Most foreign founders discover Form 5472 the same way — well after the LLC is formed, the bank account is open, and a few transactions have already moved through it. Sometimes the discovery comes from a CPA. Sometimes it comes from an IRS penalty notice. Either way, the next question is the same:
“What exactly is Form 5472, and why does my single-member LLC have a $25,000 form attached to it?”
This guide is the plain-English answer to what is Form 5472. It is the entry point to the topic — the deeper scenario-specific guides are linked throughout for the situations that need more detail. Optimize Tax LLC works with foreign founders across India, the United Kingdom, the United Arab Emirates, Canada, Germany, Singapore, and Australia on this exact filing.
What Is Form 5472? (The 60-Second Answer)
Form 5472 is an IRS information return used to report transactions between a U.S. business and its foreign owner or other related parties. It applies to 25% foreign-owned U.S. corporations, foreign corporations engaged in a U.S. trade or business, and — most importantly for foreign founders — foreign-owned U.S. single-member LLCs treated as disregarded entities for income tax purposes.
It is not a tax return, and it does not calculate income tax. Its job is disclosure — nothing more, nothing less. The IRS uses Form 5472 to see how money, assets, loans, services, and other value moved between the LLC and its foreign owner during the year.

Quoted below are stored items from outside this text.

## src/rtl/strike_wdt_pkg.sv

```systemverilog
package strike_wdt_pkg;
  localparam int OFS_TMR     = 0;
  localparam int OFS_ACK     = 4;
  localparam int OFS_WD      = 8;
  localparam int TMR_RUN_BIT = 31;
  localparam int TMR_RLD_BIT = 30;
  localparam int ACK_BIT     = 30;
  localparam int WD_ON_BIT   = 5;
  localparam int WD_SRC_BIT  = 4;
  localparam int WD_ACT_BIT  = 2;

  typedef enum logic [1:0] {SEL_TMR, SEL_ACK, SEL_WD, SEL_NONE} reg_sel_e;
endpackage

```

## src/rtl/wdt_regdec.sv

```systemverilog
module wdt_regdec
  import strike_wdt_pkg::*;
#(
  parameter int ADDR_W = 4,
  parameter int DATA_W = 32
) (
  input  logic              clk,
  input  logic              rst,
  input  logic              wr_i,
  input  logic [ADDR_W-1:0] addr_i,
  input  logic [DATA_W-1:0] tmr_word_i,
  input  logic [DATA_W-1:0] ack_word_i,
  input  logic [DATA_W-1:0] wd_word_i,
  output logic              wr_tmr_o,
  output logic              wr_ack_o,
  output logic              wr_wd_o,
  output logic [DATA_W-1:0] rdata_o
);
  reg_sel_e sel;

  always_comb begin
    if (addr_i == ADDR_W'(OFS_TMR))      sel = SEL_TMR;
    else if (addr_i == ADDR_W'(OFS_ACK)) sel = SEL_ACK;
    else if (addr_i == ADDR_W'(OFS_WD))  sel = SEL_WD;
    else                                 sel = SEL_NONE;
  end

  assign wr_tmr_o = wr_i && (sel == SEL_TMR);
  assign wr_ack_o = wr_i && (sel == SEL_ACK);
  assign wr_wd_o  = wr_i && (sel == SEL_WD);

  always_ff @(posedge clk) begin
    if (rst) rdata_o <= '0;
    else begin
      case (sel)
        SEL_TMR: rdata_o <= tmr_word_i;
        SEL_ACK: rdata_o <= ack_word_i;
        SEL_WD:  rdata_o <= wd_word_i;
        default: rdata_o <= '0;
      endcase
    end
  end


  sel_onehot_chk: assert property (@(posedge clk) disable iff (rst)
    $onehot0({wr_tmr_o, wr_ack_o, wr_wd_o}));
endmodule

```

## src/rtl/wdt_timer.sv

```systemverilog
module wdt_timer #(
  parameter int PERIOD_W = 29
) (
  input  logic                clk,
  input  logic                rst,
  input  logic                tick_i,
  input  logic                wr_i,
  input  logic                run_d,
  input  logic                rld_d,
  input  logic [PERIOD_W-1:0] period_d,
  output logic                run_o,
  output logic                rld_o,
  output logic [PERIOD_W-1:0] period_o,
  output logic                expire_o
);
  localparam logic [PERIOD_W-1:0] ONE = PERIOD_W'(1);

  logic                run_q, rld_q;
  logic [PERIOD_W-1:0] period_q, cnt_q;

  assign expire_o = run_q && tick_i && !wr_i && (cnt_q <= ONE);
  assign run_o    = run_q;
  assign rld_o    = rld_q;
  assign period_o = period_q;

  always_ff @(posedge clk) begin
    if (rst) begin
      run_q    <= 1'b0;
      rld_q    <= 1'b0;
      period_q <= '0;
      cnt_q    <= '0;
    end else if (wr_i) begin
      run_q    <= run_d;
      rld_q    <= rld_d;
      period_q <= period_d;
      cnt_q    <= period_d;
    end else if (run_q && tick_i) begin
      if (cnt_q <= ONE) begin
        cnt_q <= period_q;
        if (!rld_q) run_q <= 1'b0;
      end else begin
        cnt_q <= cnt_q - ONE;
      end
    end
  end


  oneshot_off_chk: assert property (@(posedge clk) disable iff (rst)
    (expire_o && !rld_q) |=> !run_q);

  reload_chk: assert property (@(posedge clk) disable iff (rst)
    (expire_o && rld_q) |=> (cnt_q == $past(period_q)));

  stop_chk: assert property (@(posedge clk) disable iff (rst)
    (wr_i && !run_d) |=> !expire_o);
endmodule

```

## src/rtl/wdt_strike.sv

```systemverilog
module wdt_strike #(
  parameter bit RST_HOLD = 1'b0
) (
  input  logic clk,
  input  logic rst,
  input  logic wr_wd_i,
  input  logic on_d,
  input  logic src_d,
  input  logic act_d,
  input  logic ack_i,
  input  logic expire_i,
  output logic on_o,
  output logic src_o,
  output logic act_o,
  output logic pend_o,
  output logic rst_o
);
  logic on_q, src_q, act_q, pend_q, rst_q, strike;

  assign strike = on_q && !src_q && act_q && expire_i && pend_q && !ack_i;
  assign on_o   = on_q;
  assign src_o  = src_q;
  assign act_o  = act_q;
  assign pend_o = pend_q;
  assign rst_o  = rst_q;

  always_ff @(posedge clk) begin
    if (rst) begin
      on_q   <= 1'b0;
      src_q  <= 1'b0;
      act_q  <= 1'b0;
      pend_q <= 1'b0;
    end else begin
      if (wr_wd_i) begin
        on_q  <= on_d;
        src_q <= src_d;
        act_q <= act_d;
      end
      if (!on_q) pend_q <= 1'b0;
      else       pend_q <= (pend_q && !ack_i) || expire_i;
    end
  end

  generate
    if (RST_HOLD) begin : g_hold
      always_ff @(posedge clk) begin
        if (rst) rst_q <= 1'b0;
        else     rst_q <= rst_q || strike;
      end

      rst_hold_chk: assert property (@(posedge clk) disable iff (rst)
        rst_q |=> rst_q);
    end else begin : g_pulse
      always_ff @(posedge clk) begin
        if (rst) rst_q <= 1'b0;
        else     rst_q <= strike;
      end
    end
  endgenerate


  off_clears_chk: assert property (@(posedge clk) disable iff (rst)
    !on_q |=> !pend_q);

  strike_needs_pend_chk: assert property (@(posedge clk) disable iff (rst)
    $rose(rst_q) |-> $past(pend_q));
endmodule

```

## src/rtl/strike_wdt.sv

```systemverilog
module strike_wdt
  import strike_wdt_pkg::*;
#(
  parameter int ADDR_W   = 4,
  parameter int DATA_W   = 32,
  parameter int PERIOD_W = 29,
  parameter bit RST_HOLD = 1'b0
) (
  input  logic              clk,
  input  logic              rst,
  input  logic              tick_i,
  input  logic              reg_wr_i,
  input  logic [ADDR_W-1:0] reg_addr_i,
  input  logic [DATA_W-1:0] reg_wdata_i,
  output logic [DATA_W-1:0] reg_rdata_o,
  output logic              irq_o,
  output logic              sys_rst_o
);
  logic                wr_tmr, wr_ack, wr_wd;
  logic                run, rld, expire, on, src, act, pend;
  logic [PERIOD_W-1:0] period;
  logic [DATA_W-1:0]   tmr_word, ack_word, wd_word;

  always_comb begin
    tmr_word = '0;
    tmr_word[TMR_RUN_BIT] = run;
    tmr_word[TMR_RLD_BIT] = rld;
    tmr_word[PERIOD_W-1:0] = period;
    ack_word = '0;
    ack_word[ACK_BIT] = pend;
    wd_word = '0;
    wd_word[WD_ON_BIT]  = on;
    wd_word[WD_SRC_BIT] = src;
    wd_word[WD_ACT_BIT] = act;
  end

  wdt_regdec #(.ADDR_W(ADDR_W), .DATA_W(DATA_W)) u_dec (
    .clk(clk), .rst(rst), .wr_i(reg_wr_i), .addr_i(reg_addr_i),
    .tmr_word_i(tmr_word), .ack_word_i(ack_word), .wd_word_i(wd_word),
    .wr_tmr_o(wr_tmr), .wr_ack_o(wr_ack), .wr_wd_o(wr_wd),
    .rdata_o(reg_rdata_o)
  );

  wdt_timer #(.PERIOD_W(PERIOD_W)) u_tmr (
    .clk(clk), .rst(rst), .tick_i(tick_i), .wr_i(wr_tmr),
    .run_d(reg_wdata_i[TMR_RUN_BIT]), .rld_d(reg_wdata_i[TMR_RLD_BIT]),
    .period_d(reg_wdata_i[PERIOD_W-1:0]),
    .run_o(run), .rld_o(rld), .period_o(period), .expire_o(expire)
  );

  wdt_strike #(.RST_HOLD(RST_HOLD)) u_strike (
    .clk(clk), .rst(rst), .wr_wd_i(wr_wd),
    .on_d(reg_wdata_i[WD_ON_BIT]), .src_d(reg_wdata_i[WD_SRC_BIT]),
    .act_d(reg_wdata_i[WD_ACT_BIT]),
    .ack_i(wr_ack && reg_wdata_i[ACK_BIT]), .expire_i(expire),
    .on_o(on), .src_o(src), .act_o(act), .pend_o(pend), .rst_o(sys_rst_o)
  );

  assign irq_o = pend;


  irq_needs_on_chk: assert property (@(posedge clk) disable iff (rst)
    $rose(irq_o) |-> $past(on));
endmodule

```

## config.mk

```make
export PLATFORM = sky130hd
export DESIGN_NAME = strike_wdt
export DESIGN_NICKNAME = d
export VERILOG_FILES = /design/src/rtl/strike_wdt_pkg.sv /design/src/rtl/wdt_regdec.sv /design/src/rtl/wdt_timer.sv /design/src/rtl/wdt_strike.sv /design/src/rtl/strike_wdt.sv
export SDC_FILE = /design/constraint.sdc
export NUM_CORES = 1
export LEC_CHECK = 0
export ABC_CLOCK_PERIOD_IN_PS = 2900
export CORE_MARGIN = 2
export CORE_UTILIZATION = 53
export CTS_CLUSTER_DIAMETER = 50
export DETAILED_ROUTE_END_ITERATION = 8
export GPL_TIMING_DRIVEN = 0
export PLACE_DENSITY = 0.8
export SYNTH_ARGS = -nofsm -noshare
export SYNTH_HDL_FRONTEND = slang
export SYNTH_SLANG_ARGS = --single-unit
```

## constraint.sdc

```tcl
create_clock -name clk -period 2.9 [get_ports clk]
set_input_delay 0.725 -clock clk [delete_from_list [all_inputs] [get_ports clk]]
set_output_delay 0.725 -clock clk [all_outputs]
set_load 0.005 [all_outputs]
```

==> results.cfg <==
[yosys]
synth_top_flop_cell = dfxtp_1
netlist_area_um2 = 4360
ys_warn_count = 0
synth_cells = 512
avgSynthCellArea_um2 = 8.51
ys_ff_latch = 96
synth_nets = 554
seq_area_frac_synth_pct = 44.1
synthArstFlopShare_pct = 0
ys_types = 65
synth_edf_count = 0

[global_route]
antenna_found_initial = 0
grt_pass1_wl_mm = 20.2
grt_pass1_vias = 3865
grtUsageTotal_pct = 29.5
grt_max_degree = 17
grt_overflow = 0

[pwr]
ir_drop_v = 0.000287
p_leak_nw = 1.90
cellPowerDensity_nw_per_um2 = 498

[clock_network]
cts_buffers = 9
cts_tree = built
cts_max_path_buffers = 2
postCtsSetupBuffers = 0
htree_levels = 3
cts.sinks = 96
root_buffer = clkbuf_8
clk_latency_ns = 0.37
cts.clk_slew.worst_paths_ns = 0.09

[critical_path]
crit_start = reg_addr_i[1]
crit_path_start_kind = input pin
crit_path_end = u_tmr.cnt_q[10]
r2r-end = u_tmr.cnt_q[18]
cp_slowest_stage_delay_ns = 0.80
worstPathArrival_ns = 3.11
crit_buf_inv = 3
cp_top_family = buffers and inverters
critPathKind = input pin to register
cp_data_required_time_ns = 3.17
r2r-start = u_tmr.cnt_q[17]
endpoint_kind = register
cp_cell_sequence = clkdlybuf4s50_1 -> or4b_2 -> nor2_4 -> buf_2 -> buf_2 -> a22oi_1 -> o32ai_1
crit_path_top_delay_cell = or4b_2
cp_max_fo = 10
ff2ff_path_depth = 7
reg2reg_slack_ns = 0.15
cpMostUsedCell = buf_2
cp.depth = 7

[status]
status = finished clean

[die]
die_y_um = 94.7
die_w_um = 94.7
ios = 74
start_util_pct = 53.9
die-area_um2 = 8970
num_rows = 33
fp.coreArea_um2 = 8090

[drt]
route.detailed.drc = 0
wl_met3_mm = 1.05
wire_per_inst_um = 18.4
detailroute.via_count = 4328
drt_iter0_drc = 441
wl_met1_mm = 5.58
wirelength_mm = 13.0
wl_met2_mm = 5.93
dr.pass1.iters = 5
viasPerCell = 6.16
ant_nets = 0
highest_layer = met4

[sta]
fin_crit_sh_pct = 98.0
rsz0062_at_grt = false
worst_slew_pin_slew_ns = 0.686
setup_viol = 0
setup_slack_ns = 0.0568
skew_ns = 0.0109
fmax_mhz = 352
drv_slew = 0
fin_tns_setup_ns = 0
slew_headroom_pct = 54.2
hold_violations = 0
fin_crit_ns = 2.84

[min_path]
hp-class = register to register

[final_layout]
area_growth_pct = 24.4
antenna_cells = 0
drive_above_1_share_pct = 9.03
final_core_util_pct = 67.0
layout.nets = 635

[placement]
pre_cts_slack_ns = -0.886
portBuffers = 70
place_congestion = 0.964
dp_hpwl_mm = 9.16

[run]
maxCapViolCount = 0
cells in the final DEF, fill, tap and decap left out, drive strengths merged, types with 3 or more instances in the layout:
cell	Yosys	final
a21oi	40	40
a41oi	3	3
nand2	92	92
o21ai	10	10
and2	28	28
o31a	4	4
or3	5	5
clkbuf	24	35
o41ai	4	4
inv	5	7
o221ai	7	7
nand3	13	13
o21a	5	5
or4	8	8
a31oi	5	5
xnor2	12	12
o32ai	8	8
buf	11	11
xor2	4	4
dfxtp	96	96
clkdlybuf4s50	0	70
clkinv	1	4
mux2i	7	7
nor3	11	11
a22oi	7	7
nand4b	3	3
nand4	3	3
a22o	3	3
a21o	6	6
or2	3	3
nor4	22	22
nor2	35	35
cells in the mapped netlist, types with 3 or more instances:
| cell | number | share of area, % |
|---|---|---|
| nand4b_1 | 3 | 0.60 |
| clkbuf_1 | 24 | 2.1 |
| inv_1 | 5 | 0.43 |
| nor2_1 | 35 | 3.0 |
| or4_1 | 5 | 0.86 |
| xnor2_1 | 12 | 2.4 |
| or3_1 | 4 | 0.57 |
| buf_1 | 3 | 0.26 |
| a22oi_1 | 7 | 1.2 |
| a41oi_1 | 3 | 0.60 |
| nand3_1 | 12 | 1.4 |
| nor4_1 | 16 | 2.3 |
| o21a_1 | 5 | 0.86 |
| a21o_1 | 6 | 1.0 |
| nand4_1 | 3 | 0.43 |
| or4_4 | 3 | 0.77 |
| and2_1 | 27 | 3.9 |
| o41ai_1 | 4 | 0.80 |
| o21ai_0 | 10 | 1.1 |
| a31oi_1 | 5 | 0.72 |
| nor3_1 | 10 | 1.1 |
| nor4_2 | 4 | 1.1 |
| o221ai_1 | 6 | 1.2 |
| o32ai_1 | 8 | 1.6 |
| mux2i_1 | 7 | 1.6 |
| xor2_1 | 4 | 0.80 |
| dfxtp_1 | 96 | 44 |
| buf_2 | 4 | 0.46 |
| a22o_1 | 3 | 0.60 |
| a21oi_1 | 40 | 4.6 |
| nand2_1 | 91 | 7.8 |
metrics by stage:
step	hold WS [ns]	cell area (um^2)	total power, mW	cells
6_report	0.471	5420	2.70	703
5_1_grt	0.485	5420	2.79	703
4_1_cts	0.463	5390	2.69	703
3_5_place_dp	0.449	5190	1.88	687
3_3_place_gp	0.443	5190	1.87	687
2_1_floorplan	0.436	4360	1.71	512
logic make-up after synthesis:
| kind of cell | synth area share, % |
|---|---|
| simple gates | 28.1 |
| compound gates | 18.2 |
| mux | 1.61 |
| xor+xnor | 3.21 |
| flops | 44.1 |
| buf+inv | 4.16 |
| fa+ha+maj | 0.574 |
| other cells | 0.0860 |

Important: Most foreign-owned LLCs also need to understand how to file taxes for a foreign-owned LLC, especially when Form 5472 is involved. A foreign-owned LLC can have zero federal income tax liability and still have a Form 5472 filing obligation. The IRS is not asking what you owe. It is asking what moved.

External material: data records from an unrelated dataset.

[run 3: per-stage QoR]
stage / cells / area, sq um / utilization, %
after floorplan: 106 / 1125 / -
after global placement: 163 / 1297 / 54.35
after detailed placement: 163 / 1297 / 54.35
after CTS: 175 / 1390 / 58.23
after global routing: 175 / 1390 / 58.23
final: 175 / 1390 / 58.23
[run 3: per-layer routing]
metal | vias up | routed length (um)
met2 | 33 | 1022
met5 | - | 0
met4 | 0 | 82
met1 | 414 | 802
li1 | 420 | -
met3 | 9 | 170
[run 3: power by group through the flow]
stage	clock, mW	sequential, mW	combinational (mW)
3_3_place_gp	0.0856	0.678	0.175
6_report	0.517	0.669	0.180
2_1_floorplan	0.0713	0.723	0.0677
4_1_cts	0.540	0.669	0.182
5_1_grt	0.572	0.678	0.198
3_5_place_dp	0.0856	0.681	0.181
**config.mk**
```make
export PLATFORM = sky130hd
export DESIGN_NAME = alu_branch_unit
export DESIGN_NICKNAME = d
export VERILOG_FILES = /design/src/rtl/alu_flag_pkg.sv /design/src/rtl/alu_arith_core.sv /design/src/rtl/alu_flag_store.sv /design/src/rtl/alu_branch_eval.sv /design/src/rtl/alu_branch_unit.sv
export SDC_FILE = /design/constraint.sdc
export NUM_CORES = 1
export LEC_CHECK = 0
export ABC_AREA = 1
export BUFFER_PORTS_ARGS = -buffer_cell sky130_fd_sc_hd__buf_2
export CORE_MARGIN = 1
export CORE_UTILIZATION = 32
export DETAILED_ROUTE_END_ITERATION = 12
export HOLD_SLACK_MARGIN = 0.06
export PLACE_DENSITY = 0.54
export RECOVER_POWER = 100
export SYNTH_ARGS = -nofsm -noshare
export SYNTH_HDL_FRONTEND = slang
export SYNTH_SLANG_ARGS = --single-unit
```
**constraint.sdc**
```tcl
create_clock -name clk -period 2.66 [get_ports clk]
set_input_delay 0.266 -clock clk [delete_from_list [all_inputs] [get_ports clk]]
set_output_delay 0.266 -clock clk [all_outputs]
set_load 0.01 [all_outputs]
```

Why the LLC Structure Triggers This in the First Place
Foreign entrepreneurs choose U.S. LLCs because they are fast to form, flexible, and operationally clean — you can open payment accounts, sign contracts, and run a business without the formalities of a larger corporate entity.
But the moment a foreign person owns 25% or more of a U.S. reporting corporation — or a single-member LLC is treated as a foreign-owned U.S. disregarded entity under IRC §6038A and Treas. Reg. §1.6038A-1(c) (effective for tax years beginning on or after January 1, 2017) — the IRS requires Form 5472 (with a pro forma Form 1120) for any year that has a reportable transaction. The U.S. government wants a record of the financial relationship between the company and its foreign owner. That is the entire purpose of the form.

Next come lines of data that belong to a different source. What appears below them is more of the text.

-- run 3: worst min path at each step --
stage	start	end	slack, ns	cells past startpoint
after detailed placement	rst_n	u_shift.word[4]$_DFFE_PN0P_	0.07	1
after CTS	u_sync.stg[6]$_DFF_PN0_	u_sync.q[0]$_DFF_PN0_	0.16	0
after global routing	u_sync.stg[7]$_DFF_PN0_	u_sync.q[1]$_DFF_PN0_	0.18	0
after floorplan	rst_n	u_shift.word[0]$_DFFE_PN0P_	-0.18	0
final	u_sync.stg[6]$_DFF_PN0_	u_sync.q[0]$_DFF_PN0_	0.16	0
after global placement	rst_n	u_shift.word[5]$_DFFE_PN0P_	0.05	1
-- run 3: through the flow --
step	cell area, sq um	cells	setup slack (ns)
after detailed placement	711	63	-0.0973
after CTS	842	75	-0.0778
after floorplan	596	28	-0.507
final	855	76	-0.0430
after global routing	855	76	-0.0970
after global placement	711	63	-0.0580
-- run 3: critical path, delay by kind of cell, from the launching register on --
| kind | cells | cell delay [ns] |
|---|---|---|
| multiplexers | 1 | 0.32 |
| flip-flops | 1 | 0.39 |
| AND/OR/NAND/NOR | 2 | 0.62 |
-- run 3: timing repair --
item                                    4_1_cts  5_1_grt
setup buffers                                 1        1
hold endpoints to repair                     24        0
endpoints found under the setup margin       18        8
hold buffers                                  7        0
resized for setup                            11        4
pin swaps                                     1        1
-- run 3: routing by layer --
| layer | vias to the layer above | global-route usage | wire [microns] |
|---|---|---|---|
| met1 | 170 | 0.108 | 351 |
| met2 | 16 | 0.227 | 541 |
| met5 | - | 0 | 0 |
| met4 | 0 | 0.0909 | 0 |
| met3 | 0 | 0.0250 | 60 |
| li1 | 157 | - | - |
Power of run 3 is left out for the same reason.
File: config.mk
export PLATFORM = sky130hd
export DESIGN_NAME = sclClockSync
export DESIGN_NICKNAME = d
export VERILOG_FILES = /design/src/rtl/scl_sync_pkg.sv /design/src/rtl/sclSyncDatapath.sv /design/src/rtl/sclSyncControl.sv /design/src/rtl/sclClockSync.sv
export SDC_FILE = /design/constraint.sdc
export NUM_CORES = 1
export LEC_CHECK = 0
export CAP_MARGIN = 25
export CELL_PAD_IN_SITES_DETAIL_PLACEMENT = 1
export CELL_PAD_IN_SITES_GLOBAL_PLACEMENT = 1
export CORE_MARGIN = 4
export CORE_UTILIZATION = 30
export CTS_CLUSTER_DIAMETER = 200
export DETAILED_ROUTE_END_ITERATION = 16
export DONT_BUFFER_PORTS = 1
export GPL_TIMING_DRIVEN = 0
export HOLD_SLACK_MARGIN = 0.06
export PLACE_DENSITY = 0.59
export SLEW_MARGIN = 25
export SYNTH_ARGS = -nofsm -noshare
export SYNTH_HDL_FRONTEND = slang
export SYNTH_SLANG_ARGS = --single-unit
export TNS_END_PERCENT = 100
File: constraint.sdc
create_clock -name clk -period 1.85 [get_ports clk]
set_input_delay 0.0925 -clock clk [delete_from_list [all_inputs] [get_ports clk]]
set_output_delay 0.0925 -clock clk [all_outputs]
set_load 0.01 [all_outputs]
File: src/rtl/scl_sync_pkg.sv
package scl_sync_pkg;

  typedef enum logic [1:0] {
    ST_IDLE = 2'd0,
    ST_WAIT = 2'd1,
    ST_HIGH = 2'd2,
    ST_LOW  = 2'd3
  } sclState_e;

  // strobes from control to datapath
  typedef struct packed {
    logic load;   // capture period counts
    logic clear;  // counter to zero
    logic start;  // counter to one (first cycle of a phase)
    logic inc;    // counter advance
  } cntCtl_t;

endpackage

File: src/rtl/sclSyncDatapath.sv
module sclSyncDatapath
  import scl_sync_pkg::*;
#(
  parameter int CNT_W = 16
) (
  input  logic             clk,
  input  logic             rstN,
  input  cntCtl_t          ctl,
  input  logic [CNT_W-1:0] lowCount,
  input  logic [CNT_W-1:0] highCount,
  input  logic             sclIn,
  output logic             lowDone,
  output logic             highDone,
  output logic             fallSeen
);

  localparam logic [CNT_W-1:0] ONE = CNT_W'(1);

  logic [CNT_W-1:0] lowLat;
  logic [CNT_W-1:0] highLat;
  logic [CNT_W-1:0] phaseCnt;
  logic             sclPrev;

  // captured periods, zero promoted to one
  always_ff @(posedge clk) begin
    if (!rstN) begin
      lowLat  <= ONE;
      highLat <= ONE;
    end else if (ctl.load) begin
      lowLat  <= (lowCount  == '0) ? ONE : lowCount;
      highLat <= (highCount == '0) ? ONE : highCount;
    end
  end

  always_ff @(posedge clk) begin
    if (!rstN) begin
      phaseCnt <= '0;
    end else if (ctl.clear) begin
      phaseCnt <= '0;
    end else if (ctl.start) begin
      phaseCnt <= ONE;
    end else if (ctl.inc) begin
      phaseCnt <= phaseCnt + ONE;
    end
  end

  always_ff @(posedge clk) begin
    if (!rstN) begin
      sclPrev <= 1'b1;
    end else begin
      sclPrev <= sclIn;
    end
  end

  assign lowDone  = (phaseCnt == lowLat);
  assign highDone = (phaseCnt == highLat);
  assign fallSeen = sclPrev & ~sclIn;

endmodule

Who Actually Has to File Form 5472
Form 5472 generally applies to:
- A 25% foreign-owned U.S. corporation.
- A foreign corporation engaged in a U.S. trade or business.
- A foreign-owned U.S. single-member LLC, treated as a disregarded entity for income tax purposes under Treas. Reg. §1.6038A-1(c).
It generally does not apply to multi-member LLCs taxed as partnerships, which file Form 1065 instead — although those entities can face their own international reporting obligations through Section 1446 withholding (Forms 8804/8805), Schedules K-2/K-3, and other forms. If your structure is not a single-member LLC, start with Do Partnerships Need to File Form 5472? before you file anything.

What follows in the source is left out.